▶ **Extracted data entries**:
$ cat src/rtl/score_row_buffer.sv
// score_row_buffer: double-banked score row memory with boundary-init sequencer
// Holds two banks of N+1 signed W-bit scores. The "current" bank (bank_sel)
// takes writes and the "previous" bank (~bank_sel) serves registered reads.
// A one-cycle init pulse fills the previous bank with j*GAP, saturated to the
// W-bit signed range, for j = 0..N.
// Ports:
//   clk, rst               clock, asynchronous active-high reset
//   init, swap             start boundary fill / exchange bank roles
//   we, addr_din, din      write into the current bank
//   en_dout, addr_dout     read from the previous bank
//   dout, dout_valid       registered read data, valid one cycle after a read
//   busy                   init sequencer running
//   bank_sel               index of the current bank
//   max_score, max_addr    running maximum of accepted writes
// Build option: define SCORE_ROW_BUFFER_MAX_EN to include the maximum tracker;
// without it max_score and max_addr are tied to 0.
module score_row_buffer #(
  parameter int N = 128,
  parameter int W = 9,
  parameter int GAP = -2,
  localparam int AW = $clog2(N+1)+1
) (
  input  logic                clk,
  input  logic                rst,
  input  logic                init,
  input  logic                swap,
  input  logic                we,
  input  logic [AW-1:0]       addr_din,
  input  logic signed [W-1:0] din,
  input  logic                en_dout,
  input  logic [AW-1:0]       addr_dout,
  output logic signed [W-1:0] dout,
  output logic                dout_valid,
  output logic                busy,
  output logic                bank_sel,
  output logic signed [W-1:0] max_score,
  output logic [AW-1:0]       max_addr
);
  localparam int IW = $clog2(N+1);
  localparam int MAXV = (1 << (W-1)) - 1;
  localparam int MINV = -(1 << (W-1));
  typedef enum logic {IDLE, FILL} state_t;
  state_t state;
  logic [AW-1:0] j;
  logic tgt;
  logic wr_ok, rd_ok;
  logic m_we, m_bank;
  logic [AW-1:0] m_addr;
  logic signed [W-1:0] m_data, fill_val;
  int prod;
  logic [W-1:0] mem [2][N+1];
  assign wr_ok = we && !busy && (addr_din <= AW'(N));
  assign rd_ok = en_dout && !busy && (addr_dout <= AW'(N));
  always_comb begin
    prod = int'(j) * GAP;
    fill_val = prod > MAXV ? W'(MAXV) : prod < MINV ? W'(MINV) : W'(prod);
  end
  // The sequencer owns the memory port while busy; user writes are blocked then.
  assign m_we = busy || wr_ok;
  assign m_bank = busy ? tgt : bank_sel;
  assign m_addr = busy ? j : addr_din;
  assign m_data = busy ? fill_val : din;
  always_ff @(posedge clk) begin
    if (m_we) mem[m_bank][m_addr[IW-1:0]] <= m_data;
  end
  always_ff @(posedge clk or posedge rst) begin
    if (rst) begin
      dout <= '0;
      dout_valid <= 1'b0;
    end else begin
      dout_valid <= rd_ok;
      if (rd_ok) dout <= mem[~bank_sel][addr_dout[IW-1:0]];
    end
  end
  always_ff @(posedge clk or posedge rst) begin
    if (rst) begin
      state <= IDLE;
      busy <= 1'b0;
      j <= '0;
      tgt <= 1'b0;
      bank_sel <= 1'b0;
    end else if (state == IDLE) begin
      if (init) begin
        state <= FILL;
        busy <= 1'b1;
        j <= '0;
        tgt <= ~bank_sel;
      end else if (swap) begin
        bank_sel <= ~bank_sel;
      end
    end else begin
      if (j == AW'(N)) begin
        state <= IDLE;
        busy <= 1'b0;
      end
      j <= j + 1'b1;
    end
  end
`ifdef SCORE_ROW_BUFFER_MAX_EN
  // A bank swap or a new init starts a new row, so the tracker restarts and
  // ignores any write landing on the same edge.
  always_ff @(posedge clk or posedge rst) begin
    if (rst) begin
      max_score <= W'(MINV);
      max_addr <= '0;
    end else if (!busy && (init || swap)) begin
      max_score <= W'(MINV);
      max_addr <= '0;
    end else if (wr_ok && din > max_score) begin
      max_score <= din;
      max_addr <= addr_din;
    end
  end
`else
  assign max_score = '0;
  assign max_addr = '0;
`endif
endmodule

$ cat config.mk
export PLATFORM = sky130hd
export DESIGN_NAME = score_row_buffer
export DESIGN_NICKNAME = d
export VERILOG_FILES = /design/src/rtl/score_row_buffer.sv
export SDC_FILE = /design/constraint.sdc
export NUM_CORES = 2
export LEC_CHECK = 0
export BUFFER_PORTS_ARGS = -buffer_cell sky130_fd_sc_hd__buf_4
export CAP_MARGIN = 10
export CORE_UTILIZATION = 45
export CTS_CLUSTER_SIZE = 25
export DETAILED_ROUTE_END_ITERATION = 16
export PLACE_DENSITY_LB_ADDON = 0.2
export SETUP_SLACK_MARGIN = 0.4
export SYNTH_ARGS = -nofsm -noshare
export SYNTH_HDL_FRONTEND = slang
export SYNTH_SLANG_ARGS = --single-unit
$ cat constraint.sdc
create_clock -name clk -period 34.6 [get_ports clk]
set_input_delay 1.73 -clock clk [delete_from_list [all_inputs] [get_ports clk]]
set_output_delay 1.73 -clock clk [all_outputs]
set_load 0.01 [all_outputs]
==> results.md <==
- Status: finished clean
- H-tree depth: 4
- Min cycle time layout: 6.50 ns
- Wl on met1: 105000 microns
- # IOs: 63
- Worst-skew pair later-pin latency: 0.88 ns
- Critical Path Sink: dout[1]
- Placed cells: 6939
- CORE AREA: 0.203 sq mm
- Top Metal Used: met5
- EDFF count, synth: 2322
- RSZ-0062 raised after global routing: no
- Yosys reg bits: 2345
- Max Slew Vio Count: 0
- DRC: 0
- Clk slew on worst S/H paths: 0.07 ns
- Gr ovfl total: 0
- Inserted Clock Buffers: 229
- R2R Setup Slk: 28.10 ns
- First-pass iteration count of the detailed router: 6
- Resize count post-CTS: 0
- Total power: 8.13 mW
- Cell at the slowest stage of the critical path: buf_4
- Worst Setup End Kind: register
- CTS tree: yes
- IO buf count: 44
- Area grow syn2layout: 11.6%
- Setup crit start: bank_sel
- Remaining antenna violation count: 0
- Critical path cell sequence: buf_4, buf_4, buf_4, buf_12, buf_4, mux4_2, mux4_2, nor3_1, nor4_1, a221oi_1, o21ai_1
- Endpoints failing setup: 0
- Setup Fix Bufs, Post-CTS: 0
- Tightest Hold Check Type: register to register
- Relative slew slack: 13.0%
- Final worst slack: 28.10 ns
- Routed length per instance: 35.1 microns
- Longest Clk Path Bufs: 3
- Top cell family by delay on the critical path: buffers and inverters
- Final Util: 50.6%
- Worst slew pin tran: 1.30 ns
- Mapped Area: 0.0919 sq mm
- Post-synth top flop: edfxtp_1
- DP HPWL: 158000 microns
- Sequential cell area fraction in the yosys report: 76.5%
- Die area: 0.206 sq mm
- Sinks on Clock Net: 2345
- Crit share post-route: 18.8%
- Row count: 165
- Reg2reg end: dout[1]
- Die Wd: 454 microns
- Detail Route met3 WL: 25800 microns
- Instance area at placement: 0.0952 sq mm
- Cells after synthesis: 4361
- Layout cells sized above 1: 23.7%
- Setup tns final: 0 ns
- Total global-route track usage: 25.2%
- Asr flop ratio synth: 0.981%
- DIE HEIGHT: 454 microns
- Hold Vio Cnt, Final: 0
- CP peak stage delay: 0.80 ns
- Buf+Inv Stages, Crit Path: 5
- Crit Path Class: register to register
- Critical Path RT: 35.31 ns
- Max cap viols: 0
- PD cells: 79.3 mW/mm^2
- Design Area, Final: 0.103 sq mm
- Most frequent CP cell: buf_4
- Final cell count without fillers: 7367
- Root buf cell: clkbuf_16
- Starting DRT DRC Count: 6473
- F_max: 0.154 GHz
- Initial antenna violation count: 10
- Static leakage: 31.7 nW
- Hold Buf Count CTS: 0
- Final Wtd Congestion: 0.897
- Worst reg2reg path depth: 11
- Ys Warns: 0
- Met2 Routed Length: 118000 microns
- WHS: 0.500 ns
- Initial Utilization: 45.4%
- Detailed-route vias per instance: 6.29
- Final WL: 259000 microns
- Global-route wire length before repair: 362000 microns
- Peak supply drop: 0.204 mV
- Syn Area/Cell: 21.1 sq um
- Setup Skew: 0.0360 ns
- Largest net degree at the start of global routing: 191
- WP depth: 11
- Routed vias: 46300
- Setup WS pre-CTS: 27.68 ns
- R2R Path Start: bank_sel
- Synth cell types: 70
- CP Max Fanout: 69
- Worst path arrival time: 7.21 ns
- CP startpoint kind: register
- Layout Nets: 4535
- Vias in the first global route: 45300
-- synthesized netlist by cell type, drive strengths merged, types with 13 or more instances --
| master | n | area, sq um |
|---|---|---|
| and2 | 13 | 81.3 |
| nand2b | 15 | 93.8 |
| clkbuf | 82 | 308 |
| nor2 | 318 | 1200 |
| inv | 18 | 67.6 |
| nand3 | 34 | 170 |
| edfxtp | 2322 | 69700 |
| a2111oi | 19 | 173 |
| a22oi | 65 | 488 |
| nor2b | 29 | 181 |
| mux2i | 153 | 1530 |
| nand2 | 142 | 533 |
| o22ai | 28 | 175 |
| nor3 | 36 | 180 |
| o21ai | 31 | 155 |
| a21oi | 48 | 240 |
| mux4 | 576 | 13000 |
| dfrtp | 23 | 576 |
| nor4 | 13 | 81.3 |
| a31oi | 20 | 125 |
| a211oi | 15 | 113 |
| mux2 | 23 | 259 |
| buf | 189 | 1270 |
| nand4 | 16 | 100 |
-- worst min path at each step --
stage	to	start	slack [ns]	cells after the start
final	tgt	tgt	0.50	2
after floorplan	tgt	tgt	0.45	2
after global placement	tgt	tgt	0.47	2
after detailed placement	tgt	tgt	0.48	2
after global routing	tgt	tgt	0.52	2
after CTS	tgt	tgt	0.49	2
-- where the power goes --
group	total [mW]	internal (mW)	switching, mW
Clock	2.46	1.38	1.08
Sequential	3.84	3.79	0.0501
Combinational	1.83	0.528	1.30
-- placed cells by master (no fill, tap or decap), types with 7 or more instances in the layout --
cell type   Yosys  routed
a2111oi_0      18      15
a211oi_1       15      15
a21oi_1        48      42
a221oi_1       10      10
a22o_1          8       8
a22oi_1        65      65
a31oi_1        20      19
a32o_1          7       7
and2_1         13      13
and3_1          9       9
buf_4          65     150
bufinv_16       0      19
clkbuf_1       82      55
clkbuf_16       0     233
clkinv_1        3      50
clkinv_2        0      39
clkinvlp_4      0      13
conb_1          1      18
dfrtp_1        23      21
edfxtp_1     2322    2322
inv_1          15      14
inv_6           0       7
mux2_2         23      22
mux2i_1       153     153
mux4_2        576     576
nand2_1       142     138
nand2b_1       15      15
nand3_1        34      34
nand4_1        16      16
nor2_1        317     316
nor2b_1        29      25
nor3_1         36      36
nor4_1         13      12
o211ai_1       10      10
o21ai_0        26      25
o22ai_1        28      28
o31ai_1         7       7
-- metal layers --
| metal | global-route usage (%) | up-vias |
|---|---|---|
| li1 | - | 18400 |
| met1 | 36.5 | 24900 |
| met2 | 37.6 | 2508 |
| met3 | 5.40 | 435 |
| met4 | 9.38 | 4 |
| met5 | 0 | - |
-- flip-flops by register name, indices dropped and copies added (netlist names) --
signal,count
bank_sel,1
mem,2322
state,1
busy,1
tgt,1
dout_valid,1
j,9
dout,9
-- area by class of cell --
class | instances | area [sq um]
multi-input cells | 1741 | 20100
clock buffers | 290 | 6060
repair buffers | 161 | 1310
well taps | 2672 | 3340
diodes | 4 | 10.0
fillers | 15800 | 100000
clock inverters | 133 | 1290
flip-flops and latches | 2345 | 70300
inverters | 21 | 82.6
-- tightest hold or removal path, stage by stage (launching register included) --
cell     delay (ns)
dfrtp_1        0.35
nand2_1        0.05
o21ai_0        0.06
-- kinds of logic (layout without fill, tap and decap cells) --
kind of cell    count (synthesis)  after routing  synth area share (%)
flops                        2345           2345                  76.5
mux                           752            752                  16.1
simple gates                  642            642                  3.04
compound gates                318            318                  2.46
buf+inv                       292            605                  1.81
xor+xnor                        8              8                0.0762
fa+ha+maj                       3              3                0.0408
other cells                     1             22               0.00408
Note: power is estimated with default switching activity, not from simulation.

▶ **Exercise aim**: Print exactly the lines above from the one with "- R2R Setup Slk: 28.10 ns" to the one with "- Setup Fix Bufs, Post-CTS: 0", including both.

▶ **Solution to this problem**:
- R2R Setup Slk: 28.10 ns
- First-pass iteration count of the detailed router: 6
- Resize count post-CTS: 0
- Total power: 8.13 mW
- Cell at the slowest stage of the critical path: buf_4
- Worst Setup End Kind: register
- CTS tree: yes
- IO buf count: 44
- Area grow syn2layout: 11.6%
- Setup crit start: bank_sel
- Remaining antenna violation count: 0
- Critical path cell sequence: buf_4, buf_4, buf_4, buf_12, buf_4, mux4_2, mux4_2, nor3_1, nor4_1, a221oi_1, o21ai_1
- Endpoints failing setup: 0
- Setup Fix Bufs, Post-CTS: 0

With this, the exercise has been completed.